▶ [DATA FOR ANALYSIS]:
___
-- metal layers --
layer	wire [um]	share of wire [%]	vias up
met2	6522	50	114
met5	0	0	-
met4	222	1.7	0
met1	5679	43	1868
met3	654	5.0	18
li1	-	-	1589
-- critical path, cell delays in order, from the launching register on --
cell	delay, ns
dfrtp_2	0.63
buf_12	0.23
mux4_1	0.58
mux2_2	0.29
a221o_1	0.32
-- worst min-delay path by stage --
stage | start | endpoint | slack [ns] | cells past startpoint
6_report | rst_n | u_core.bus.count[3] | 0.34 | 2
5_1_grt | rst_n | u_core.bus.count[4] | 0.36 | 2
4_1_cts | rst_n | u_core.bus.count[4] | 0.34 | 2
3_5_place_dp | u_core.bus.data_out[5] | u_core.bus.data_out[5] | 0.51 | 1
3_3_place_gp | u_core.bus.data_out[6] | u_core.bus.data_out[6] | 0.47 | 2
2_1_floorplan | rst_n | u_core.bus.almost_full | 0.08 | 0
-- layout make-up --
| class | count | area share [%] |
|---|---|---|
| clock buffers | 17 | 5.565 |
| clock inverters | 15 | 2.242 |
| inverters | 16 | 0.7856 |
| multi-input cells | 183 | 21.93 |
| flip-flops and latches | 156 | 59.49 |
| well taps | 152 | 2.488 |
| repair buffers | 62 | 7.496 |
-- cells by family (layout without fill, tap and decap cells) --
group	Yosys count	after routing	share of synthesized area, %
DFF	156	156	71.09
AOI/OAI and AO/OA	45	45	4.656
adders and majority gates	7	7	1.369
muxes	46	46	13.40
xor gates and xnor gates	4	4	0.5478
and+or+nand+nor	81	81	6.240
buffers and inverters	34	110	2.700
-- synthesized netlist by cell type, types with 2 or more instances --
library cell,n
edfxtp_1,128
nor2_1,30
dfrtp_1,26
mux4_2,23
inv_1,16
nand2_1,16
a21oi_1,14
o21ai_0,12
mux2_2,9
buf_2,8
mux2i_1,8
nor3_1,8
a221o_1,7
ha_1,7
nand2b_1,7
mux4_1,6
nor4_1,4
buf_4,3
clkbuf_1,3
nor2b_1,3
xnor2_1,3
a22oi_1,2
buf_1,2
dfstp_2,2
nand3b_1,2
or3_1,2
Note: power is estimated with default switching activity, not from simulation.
**src/rtl/alu_execute_stage.sv**
```systemverilog
// Registered ALU execute stage: result, flags and branch decision one cycle after accept.
// Valid/ready with a main+skid pair, so a downstream stall never drops or duplicates an op.
module alu_execute_stage #(
  parameter int WIDTH = 32
) (
  input  logic             clk,
  input  logic             rst,
  input  logic             flush,
  input  logic             in_valid,
  output logic             in_ready,
  input  logic [WIDTH-1:0] src_a,
  input  logic [WIDTH-1:0] src_b,
  input  logic [2:0]       alu_control,
  input  logic             z,
  input  logic             g,
  input  logic [4:0]       rd_in,
  input  logic             reg_write_in,
  output logic             out_valid,
  input  logic             out_ready,
  output logic [WIDTH-1:0] result,
  output logic             zero,
  output logic             negative,
  output logic             carry,
  output logic             overflow,
  output logic             branch_taken,
  output logic [4:0]       rd_out,
  output logic             reg_write_out
);

  typedef struct packed {
    logic [WIDTH-1:0] result;
    logic             zero;
    logic             negative;
    logic             carry;
    logic             overflow;
    logic             branch_taken;
    logic [4:0]       rd;
    logic             reg_write;
  } payload_t;

  payload_t   pl_new;
  payload_t   main_q, main_d;
  payload_t   skid_q, skid_d;
  logic       main_vld_q, main_vld_d;
  logic       skid_vld_q, skid_vld_d;
  logic [WIDTH:0] sum_ext;
  logic [WIDTH:0] diff_ext;
  logic       lt_signed;
  logic       accept;
  logic       main_held;

  // Subtraction as A + ~B + 1 so the carry-out directly means "no borrow" (A >= B unsigned).
  assign sum_ext   = {1'b0, src_a} + {1'b0, src_b};
  assign diff_ext  = {1'b0, src_a} + {1'b0, ~src_b} + {{WIDTH{1'b0}}, 1'b1};
  assign lt_signed = $signed(src_a) < $signed(src_b);

  always_comb begin
    pl_new           = '0;
    pl_new.result    = sum_ext[WIDTH-1:0];
    pl_new.carry     = sum_ext[WIDTH];
    pl_new.overflow  = (src_a[WIDTH-1] == src_b[WIDTH-1]) &&
                       (sum_ext[WIDTH-1] != src_a[WIDTH-1]);
    case (alu_control)
      3'b001: begin
        pl_new.result   = diff_ext[WIDTH-1:0];
        pl_new.carry    = diff_ext[WIDTH];
        pl_new.overflow = (src_a[WIDTH-1] != src_b[WIDTH-1]) &&
                          (diff_ext[WIDTH-1] != src_a[WIDTH-1]);
      end
      3'b010: begin
        pl_new.result   = src_a & src_b;
        pl_new.carry    = 1'b0;
        pl_new.overflow = 1'b0;
      end
      3'b011: begin
        pl_new.result   = src_a | src_b;
        pl_new.carry    = 1'b0;
        pl_new.overflow = 1'b0;
      end
      3'b100: begin
        pl_new.result   = src_a ^ src_b;
        pl_new.carry    = 1'b0;
        pl_new.overflow = 1'b0;
      end
      3'b101: begin
        pl_new.result   = {{(WIDTH-1){1'b0}}, lt_signed};
        pl_new.carry    = 1'b0;
        pl_new.overflow = 1'b0;
      end
      default: ;
    endcase
    pl_new.zero         = (pl_new.result == '0);
    pl_new.negative     = pl_new.result[WIDTH-1];
    // Branch decision depends only on operands; beq wins over bge.
    pl_new.branch_taken = z ? (src_a == src_b) : (g ? !lt_signed : 1'b0);
    pl_new.rd           = rd_in;
    pl_new.reg_write    = reg_write_in;
  end

  // in_ready is exactly the registered "skid empty" bit.
  assign in_ready  = !skid_vld_q;
  assign accept    = in_valid && in_ready;
  assign main_held = main_vld_q && !out_ready;

  always_comb begin
    main_d     = main_q;
    skid_d     = skid_q;
    main_vld_d = main_vld_q;
    skid_vld_d = skid_vld_q;
    if (flush) begin
      main_vld_d = 1'b0;
      skid_vld_d = 1'b0;
    end else if (main_held) begin
      if (accept) begin
        skid_d     = pl_new;
        skid_vld_d = 1'b1;
      end
    end else if (skid_vld_q) begin
      main_d     = skid_q;
      main_vld_d = 1'b1;
      skid_vld_d = 1'b0;
    end else begin
      main_vld_d = accept;
      if (accept) begin
        main_d = pl_new;
      end
    end
  end

  always_ff @(posedge clk or negedge rst) begin
    if (!rst) begin
      main_q     <= '0;
      skid_q     <= '0;
      main_vld_q <= 1'b0;
      skid_vld_q <= 1'b0;
    end else begin
      main_q     <= main_d;
      skid_q     <= skid_d;
      main_vld_q <= main_vld_d;
      skid_vld_q <= skid_vld_d;
    end
  end

  assign out_valid     = main_vld_q;
  assign result        = main_q.result;
  assign zero          = main_q.zero;
  assign negative      = main_q.negative;
  assign carry         = main_q.carry;
  assign overflow      = main_q.overflow;
  assign branch_taken  = main_q.branch_taken;
  assign rd_out        = main_q.rd;
  assign reg_write_out = main_q.reg_write;

endmodule

```
File: src/rtl/vga_timing_gen.sv
// VGA pixel-timing generator: scan counters plus aligned blank/sync/frame strobes.
// Optional `VGA_TIMING_FRAME_CNT_EN adds a 16-bit frame counter output.
module vga_timing_gen #(
    parameter int   H_VISIBLE = 640,
    parameter int   H_FRONT   = 16,
    parameter int   H_SYNC    = 96,
    parameter int   H_BACK    = 48,
    parameter int   V_VISIBLE = 480,
    parameter int   V_FRONT   = 10,
    parameter int   V_SYNC    = 2,
    parameter int   V_BACK    = 33,
    parameter logic SYNC_POL  = 1'b0
) (
    input  logic        vga_clk,
    input  logic        reset,
    output logic [9:0]  DrawX,
    output logic [9:0]  DrawY,
    output logic        blank,
    output logic        hs,
    output logic        vs,
    output logic        sof,
    output logic        eof
`ifdef VGA_TIMING_FRAME_CNT_EN
    ,
    output logic [15:0] frame_cnt
`endif
);

    localparam int H_TOTAL = H_VISIBLE + H_FRONT + H_SYNC + H_BACK;
    localparam int V_TOTAL = V_VISIBLE + V_FRONT + V_SYNC + V_BACK;

    if ((H_TOTAL > 1024) || (V_TOTAL > 1024) ||
        (H_VISIBLE == 0) || (H_FRONT == 0) || (H_SYNC == 0) || (H_BACK == 0) ||
        (V_VISIBLE == 0) || (V_FRONT == 0) || (V_SYNC == 0) || (V_BACK == 0)) begin : g_param_check
        $error("vga_timing_gen: totals must be <= 1024 and every timing parameter non-zero");
    end

    localparam logic [9:0] H_LAST   = 10'(H_TOTAL - 1);
    localparam logic [9:0] V_LAST   = 10'(V_TOTAL - 1);
    localparam logic [9:0] H_VIS    = 10'(H_VISIBLE);
    localparam logic [9:0] V_VIS    = 10'(V_VISIBLE);
    localparam logic [9:0] HS_START = 10'(H_VISIBLE + H_FRONT);
    localparam logic [9:0] HS_END   = 10'(H_VISIBLE + H_FRONT + H_SYNC);
    localparam logic [9:0] VS_START = 10'(V_VISIBLE + V_FRONT);
    localparam logic [9:0] VS_END   = 10'(V_VISIBLE + V_FRONT + V_SYNC);
    localparam logic [9:0] X_EOF    = 10'(H_VISIBLE - 1);
    localparam logic [9:0] Y_EOF    = 10'(V_VISIBLE - 1);

    logic [9:0] x_r;
    logic [9:0] y_r;
    logic       blank_r;
    logic       hs_r;
    logic       vs_r;
    logic       sof_r;
    logic       eof_r;

    logic [9:0] x_nxt_s;
    logic [9:0] y_nxt_s;
    logic       blank_nxt_s;
    logic       hs_act_s;
    logic       vs_act_s;
    logic       sof_nxt_s;
    logic       eof_nxt_s;

    // Next scan position: x wraps at end of line, y advances on x wrap and wraps at end of frame.
    always_comb begin
        x_nxt_s = x_r;
        y_nxt_s = y_r;
        if (x_r == H_LAST) begin
            x_nxt_s = 10'd0;
            if (y_r == V_LAST) begin
                y_nxt_s = 10'd0;
            end else begin
                y_nxt_s = y_r + 10'd1;
            end
        end else begin
            x_nxt_s = x_r + 10'd1;
            y_nxt_s = y_r;
        end
    end

    // Qualifiers are decoded from the next position so they land in the same register stage as it.
    always_comb begin
        blank_nxt_s = (x_nxt_s < H_VIS) && (y_nxt_s < V_VIS);
        hs_act_s    = (x_nxt_s >= HS_START) && (x_nxt_s < HS_END);
        vs_act_s    = (y_nxt_s >= VS_START) && (y_nxt_s < VS_END);
        sof_nxt_s   = (x_nxt_s == 10'd0) && (y_nxt_s == 10'd0);
        eof_nxt_s   = (x_nxt_s == X_EOF) && (y_nxt_s == Y_EOF);
    end

    // Counter and qualifier registers; reset forces syncs inactive at once.
    always_ff @(posedge vga_clk or posedge reset) begin
        if (reset) begin
            x_r     <= 10'd0;
            y_r     <= 10'd0;
            blank_r <= 1'b0;
            hs_r    <= ~SYNC_POL;
            vs_r    <= ~SYNC_POL;
            sof_r   <= 1'b0;
            eof_r   <= 1'b0;
        end else begin
            x_r     <= x_nxt_s;
            y_r     <= y_nxt_s;
            blank_r <= blank_nxt_s;
            hs_r    <= hs_act_s ? SYNC_POL : ~SYNC_POL;
            vs_r    <= vs_act_s ? SYNC_POL : ~SYNC_POL;
            sof_r   <= sof_nxt_s;
            eof_r   <= eof_nxt_s;
        end
    end

    assign DrawX = x_r;
    assign DrawY = y_r;
    assign blank = blank_r;
    assign hs    = hs_r;
    assign vs    = vs_r;
    assign sof   = sof_r;
    assign eof   = eof_r;

`ifdef VGA_TIMING_FRAME_CNT_EN
    logic [15:0] frame_cnt_r;

    // Frame counter advances on the same edge that registers sof, wrapping naturally at 16 bits.
    always_ff @(posedge vga_clk or posedge reset) begin
        if (reset) begin
            frame_cnt_r <= 16'd0;
        end else if (sof_nxt_s) begin
            frame_cnt_r <= frame_cnt_r + 16'd1;
        end else begin
            frame_cnt_r <= frame_cnt_r;
        end
    end

    assign frame_cnt = frame_cnt_r;
`endif

endmodule
`config.mk`:
```
export PLATFORM = sky130hd
export DESIGN_NAME = uart_rx
export DESIGN_NICKNAME = d
export VERILOG_FILES = /design/src/rtl/uart_rx.sv
export SDC_FILE = /design/constraint.sdc
export NUM_CORES = 1
export LEC_CHECK = 0
export ABC_CLOCK_PERIOD_IN_PS = 2490
export BUFFER_PORTS_ARGS = -buffer_cell sky130_fd_sc_hd__clkbuf_2
export CAP_MARGIN = 20
export CORE_ASPECT_RATIO = 1.4
export CORE_MARGIN = 5
export CORE_UTILIZATION = 59
export DETAILED_ROUTE_END_ITERATION = 8
export PLACE_DENSITY = 0.81
export SLEW_MARGIN = 20
export SYNTH_ARGS = -nofsm -noshare
export SYNTH_HDL_FRONTEND = slang
export SYNTH_SLANG_ARGS = --single-unit
```
`constraint.sdc`:
```
create_clock -name clk_i -period 2.49 [get_ports clk_i]
set_input_delay 0.498 -clock clk_i [delete_from_list [all_inputs] [get_ports clk_i]]
set_output_delay 0.498 -clock clk_i [all_outputs]
set_load 0.005 [all_outputs]
```
`src/rtl/uart_rx.sv`:
```
// UART receiver: 2-flop input synchronizer, mid-bit sampling FSM,
// valid/ready byte output with framing-error and overrun pulses.
module uart_rx #(
    parameter int  DW           = 8,
    parameter real CLOCK        = 100e6,
    parameter int  BAUD_RATE    = 20000000,
    parameter int  BAUD_COUNTER = $rtoi(CLOCK / BAUD_RATE),
    parameter int  BRW          = $clog2(BAUD_COUNTER + 1),
    parameter int  HALF         = BAUD_COUNTER / 2
) (
    input  logic          clk_i,
    input  logic          rst_i,
    input  logic          Rx,
    input  logic          ready_i,
    output logic [DW-1:0] data_o,
    output logic          valid_o,
    output logic          frame_err_o,
    output logic          overrun_o,
    output logic          busy_o
);

    localparam int IW = (DW > 1) ? $clog2(DW) : 1;
    localparam logic [BRW-1:0] CNT_HALF = BRW'(HALF);
    localparam logic [BRW-1:0] CNT_LAST = BRW'(BAUD_COUNTER - 1);
    localparam logic [IW-1:0]  IDX_LAST = IW'(DW - 1);

    typedef enum logic [2:0] {
        S_IDLE,
        S_START,
        S_DATA,
        S_STOP,
        S_WAIT_IDLE
    } state_t;

    logic          sync1_q;
    logic          sync2_q;
    logic          rx_s;

    state_t        state_q, state_d;
    logic [BRW-1:0] cnt_q, cnt_d;
    logic [IW-1:0] idx_q, idx_d;
    logic [DW-1:0] shift_q, shift_d;
    logic [DW-1:0] data_q, data_d;
    logic          valid_q, valid_d;
    logic          ferr_q, ferr_d;
    logic          ovr_q, ovr_d;
    logic          busy_q;
    logic [DW:0]   shift_ext;

    assign rx_s      = sync2_q;
    // New bit enters at the MSB; after DW shifts the first bit sits at bit 0.
    assign shift_ext = {rx_s, shift_q};

    // Two-flop synchronizer for the asynchronous line; idles high.
    always_ff @(posedge clk_i) begin
        if (rst_i) begin
            sync1_q <= 1'b1;
            sync2_q <= 1'b1;
        end else begin
            sync1_q <= Rx;
            sync2_q <= sync1_q;
        end
    end

    // Next-state, bit timing, shift register and output handshake.
    always_comb begin
        state_d = state_q;
        cnt_d   = cnt_q + 1'b1;
        idx_d   = idx_q;
        shift_d = shift_q;
        data_d  = data_q;
        valid_d = valid_q & ~ready_i;
        ferr_d  = 1'b0;
        ovr_d   = 1'b0;

        case (state_q)
            S_IDLE: begin
                if (!rx_s) begin
                    state_d = S_START;
                    cnt_d   = '0;
                end
            end
            S_START: begin
                if (cnt_q == CNT_HALF) begin
                    cnt_d = '0;
                    if (rx_s) begin
                        state_d = S_IDLE;   // start bit did not hold: glitch
                    end else begin
                        state_d = S_DATA;
                        idx_d   = '0;
                    end
                end
            end
            S_DATA: begin
                if (cnt_q == CNT_LAST) begin
                    cnt_d   = '0;
                    shift_d = shift_ext[DW:1];
                    idx_d   = idx_q + 1'b1;
                    if (idx_q == IDX_LAST) begin
                        state_d = S_STOP;
                    end
                end
            end
            S_STOP: begin
                if (cnt_q == CNT_LAST) begin
                    cnt_d = '0;
                    if (rx_s) begin
                        data_d  = shift_q;
                        valid_d = 1'b1;
                        // Unconsumed byte lost unless it is accepted this cycle.
                        ovr_d   = valid_q & ~ready_i;
                        state_d = S_IDLE;
                    end else begin
                        ferr_d  = 1'b1;
                        state_d = S_WAIT_IDLE;
                    end
                end
            end
            S_WAIT_IDLE: begin
                // Hold off during a break so a low line cannot restart reception.
                if (rx_s) begin
                    state_d = S_IDLE;
                    cnt_d   = '0;
                end
            end
            default: begin
                state_d = S_IDLE;
                cnt_d   = '0;
            end
        endcase
    end

    // State and output registers.
    always_ff @(posedge clk_i) begin
        if (rst_i) begin
            state_q <= S_IDLE;
            cnt_q   <= '0;
            idx_q   <= '0;
            shift_q <= '0;
            data_q  <= '0;
            valid_q <= 1'b0;
            ferr_q  <= 1'b0;
            ovr_q   <= 1'b0;
            busy_q  <= 1'b0;
        end else begin
            state_q <= state_d;
            cnt_q   <= cnt_d;
            idx_q   <= idx_d;
            shift_q <= shift_d;
            data_q  <= data_d;
            valid_q <= valid_d;
            ferr_q  <= ferr_d;
            ovr_q   <= ovr_d;
            busy_q  <= (state_d != S_IDLE);
        end
    end

    assign data_o      = data_q;
    assign valid_o     = valid_q;
    assign frame_err_o = ferr_q;
    assign overrun_o   = ovr_q;
    assign busy_o      = busy_q;

endmodule

```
___
Looking at the entries above, can you reproduce exactly the lines from the one that holds "-- critical path, cell" through the one that holds "2_1_floorplan | rst_n", and only those?

▶ [RESULT OF THIS EXERCISE]:
-- critical path, cell delays in order, from the launching register on --
cell	delay, ns
dfrtp_2	0.63
buf_12	0.23
mux4_1	0.58
mux2_2	0.29
a221o_1	0.32
-- worst min-delay path by stage --
stage | start | endpoint | slack [ns] | cells past startpoint
6_report | rst_n | u_core.bus.count[3] | 0.34 | 2
5_1_grt | rst_n | u_core.bus.count[4] | 0.36 | 2
4_1_cts | rst_n | u_core.bus.count[4] | 0.34 | 2
3_5_place_dp | u_core.bus.data_out[5] | u_core.bus.data_out[5] | 0.51 | 1
3_3_place_gp | u_core.bus.data_out[6] | u_core.bus.data_out[6] | 0.47 | 2
2_1_floorplan | rst_n | u_core.bus.almost_full | 0.08 | 0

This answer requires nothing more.